- EXERCISE OBJECTIVE: Retyping each entry exactly is the whole task.

- THE RECORDS:
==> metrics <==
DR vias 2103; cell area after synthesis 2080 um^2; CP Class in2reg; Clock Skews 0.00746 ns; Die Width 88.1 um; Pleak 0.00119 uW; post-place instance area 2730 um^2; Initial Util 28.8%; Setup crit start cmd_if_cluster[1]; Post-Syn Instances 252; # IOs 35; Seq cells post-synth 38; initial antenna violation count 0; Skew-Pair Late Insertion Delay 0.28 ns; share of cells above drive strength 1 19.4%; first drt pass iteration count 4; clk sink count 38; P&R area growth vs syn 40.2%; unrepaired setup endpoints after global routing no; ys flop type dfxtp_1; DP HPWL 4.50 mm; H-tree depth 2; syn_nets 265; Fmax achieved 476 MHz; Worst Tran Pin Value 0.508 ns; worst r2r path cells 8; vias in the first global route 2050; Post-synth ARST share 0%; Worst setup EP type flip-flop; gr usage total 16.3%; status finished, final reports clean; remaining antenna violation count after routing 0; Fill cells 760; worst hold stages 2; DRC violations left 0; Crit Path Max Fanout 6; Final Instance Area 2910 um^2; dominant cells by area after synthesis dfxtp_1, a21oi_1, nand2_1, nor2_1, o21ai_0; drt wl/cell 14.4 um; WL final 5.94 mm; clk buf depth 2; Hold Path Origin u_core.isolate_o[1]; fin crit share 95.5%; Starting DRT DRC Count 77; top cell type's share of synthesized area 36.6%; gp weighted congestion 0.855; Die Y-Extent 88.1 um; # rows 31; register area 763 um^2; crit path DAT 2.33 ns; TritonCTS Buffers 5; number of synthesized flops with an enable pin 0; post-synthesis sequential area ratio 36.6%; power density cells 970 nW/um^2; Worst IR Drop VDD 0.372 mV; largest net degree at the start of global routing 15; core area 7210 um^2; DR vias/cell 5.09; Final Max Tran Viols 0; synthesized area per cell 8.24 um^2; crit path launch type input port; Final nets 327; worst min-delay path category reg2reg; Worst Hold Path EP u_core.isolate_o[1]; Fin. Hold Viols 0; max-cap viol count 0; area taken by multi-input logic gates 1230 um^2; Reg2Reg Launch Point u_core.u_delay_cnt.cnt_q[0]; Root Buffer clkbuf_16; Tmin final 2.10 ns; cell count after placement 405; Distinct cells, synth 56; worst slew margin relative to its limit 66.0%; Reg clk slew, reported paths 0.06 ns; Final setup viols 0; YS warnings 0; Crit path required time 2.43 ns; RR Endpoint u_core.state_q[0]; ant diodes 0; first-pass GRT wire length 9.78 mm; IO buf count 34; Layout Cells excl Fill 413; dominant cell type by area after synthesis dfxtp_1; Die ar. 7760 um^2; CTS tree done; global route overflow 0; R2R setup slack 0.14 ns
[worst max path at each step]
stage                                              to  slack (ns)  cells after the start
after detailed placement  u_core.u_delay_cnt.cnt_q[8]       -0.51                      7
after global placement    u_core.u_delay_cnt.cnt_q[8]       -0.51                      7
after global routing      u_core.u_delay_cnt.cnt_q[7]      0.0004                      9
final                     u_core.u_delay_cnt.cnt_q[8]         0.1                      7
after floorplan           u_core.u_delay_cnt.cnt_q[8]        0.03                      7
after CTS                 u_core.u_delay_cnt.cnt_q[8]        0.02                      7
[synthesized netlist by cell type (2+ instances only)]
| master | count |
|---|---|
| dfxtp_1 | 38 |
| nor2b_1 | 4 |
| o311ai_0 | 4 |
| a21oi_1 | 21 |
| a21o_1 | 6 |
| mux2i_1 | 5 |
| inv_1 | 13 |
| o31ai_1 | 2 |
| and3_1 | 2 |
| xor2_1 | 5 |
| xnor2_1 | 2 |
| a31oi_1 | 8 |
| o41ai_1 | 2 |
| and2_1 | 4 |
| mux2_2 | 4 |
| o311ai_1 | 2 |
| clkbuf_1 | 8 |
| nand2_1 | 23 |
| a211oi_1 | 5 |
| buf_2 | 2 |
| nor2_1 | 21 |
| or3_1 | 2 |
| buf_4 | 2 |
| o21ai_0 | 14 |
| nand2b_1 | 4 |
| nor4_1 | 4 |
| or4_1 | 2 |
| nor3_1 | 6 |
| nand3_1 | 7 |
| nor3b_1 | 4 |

- OUTPUT:
==> metrics <==
DR vias 2103; cell area after synthesis 2080 um^2; CP Class in2reg; Clock Skews 0.00746 ns; Die Width 88.1 um; Pleak 0.00119 uW; post-place instance area 2730 um^2; Initial Util 28.8%; Setup crit start cmd_if_cluster[1]; Post-Syn Instances 252; # IOs 35; Seq cells post-synth 38; initial antenna violation count 0; Skew-Pair Late Insertion Delay 0.28 ns; share of cells above drive strength 1 19.4%; first drt pass iteration count 4; clk sink count 38; P&R area growth vs syn 40.2%; unrepaired setup endpoints after global routing no; ys flop type dfxtp_1; DP HPWL 4.50 mm; H-tree depth 2; syn_nets 265; Fmax achieved 476 MHz; Worst Tran Pin Value 0.508 ns; worst r2r path cells 8; vias in the first global route 2050; Post-synth ARST share 0%; Worst setup EP type flip-flop; gr usage total 16.3%; status finished, final reports clean; remaining antenna violation count after routing 0; Fill cells 760; worst hold stages 2; DRC violations left 0; Crit Path Max Fanout 6; Final Instance Area 2910 um^2; dominant cells by area after synthesis dfxtp_1, a21oi_1, nand2_1, nor2_1, o21ai_0; drt wl/cell 14.4 um; WL final 5.94 mm; clk buf depth 2; Hold Path Origin u_core.isolate_o[1]; fin crit share 95.5%; Starting DRT DRC Count 77; top cell type's share of synthesized area 36.6%; gp weighted congestion 0.855; Die Y-Extent 88.1 um; # rows 31; register area 763 um^2; crit path DAT 2.33 ns; TritonCTS Buffers 5; number of synthesized flops with an enable pin 0; post-synthesis sequential area ratio 36.6%; power density cells 970 nW/um^2; Worst IR Drop VDD 0.372 mV; largest net degree at the start of global routing 15; core area 7210 um^2; DR vias/cell 5.09; Final Max Tran Viols 0; synthesized area per cell 8.24 um^2; crit path launch type input port; Final nets 327; worst min-delay path category reg2reg; Worst Hold Path EP u_core.isolate_o[1]; Fin. Hold Viols 0; max-cap viol count 0; area taken by multi-input logic gates 1230 um^2; Reg2Reg Launch Point u_core.u_delay_cnt.cnt_q[0]; Root Buffer clkbuf_16; Tmin final 2.10 ns; cell count after placement 405; Distinct cells, synth 56; worst slew margin relative to its limit 66.0%; Reg clk slew, reported paths 0.06 ns; Final setup viols 0; YS warnings 0; Crit path required time 2.43 ns; RR Endpoint u_core.state_q[0]; ant diodes 0; first-pass GRT wire length 9.78 mm; IO buf count 34; Layout Cells excl Fill 413; dominant cell type by area after synthesis dfxtp_1; Die ar. 7760 um^2; CTS tree done; global route overflow 0; R2R setup slack 0.14 ns
[worst max path at each step]
stage                                              to  slack (ns)  cells after the start
after detailed placement  u_core.u_delay_cnt.cnt_q[8]       -0.51                      7
after global placement    u_core.u_delay_cnt.cnt_q[8]       -0.51                      7
after global routing      u_core.u_delay_cnt.cnt_q[7]      0.0004                      9
final                     u_core.u_delay_cnt.cnt_q[8]         0.1                      7
after floorplan           u_core.u_delay_cnt.cnt_q[8]        0.03                      7
after CTS                 u_core.u_delay_cnt.cnt_q[8]        0.02                      7
[synthesized netlist by cell type (2+ instances only)]
| master | count |
|---|---|
| dfxtp_1 | 38 |
| nor2b_1 | 4 |
| o311ai_0 | 4 |
| a21oi_1 | 21 |
| a21o_1 | 6 |
| mux2i_1 | 5 |
| inv_1 | 13 |
| o31ai_1 | 2 |
| and3_1 | 2 |
| xor2_1 | 5 |
| xnor2_1 | 2 |
| a31oi_1 | 8 |
| o41ai_1 | 2 |
| and2_1 | 4 |
| mux2_2 | 4 |
| o311ai_1 | 2 |
| clkbuf_1 | 8 |
| nand2_1 | 23 |
| a211oi_1 | 5 |
| buf_2 | 2 |
| nor2_1 | 21 |
| or3_1 | 2 |
| buf_4 | 2 |
| o21ai_0 | 14 |
| nand2b_1 | 4 |
| nor4_1 | 4 |
| or4_1 | 2 |
| nor3_1 | 6 |
| nand3_1 | 7 |
| nor3b_1 | 4 |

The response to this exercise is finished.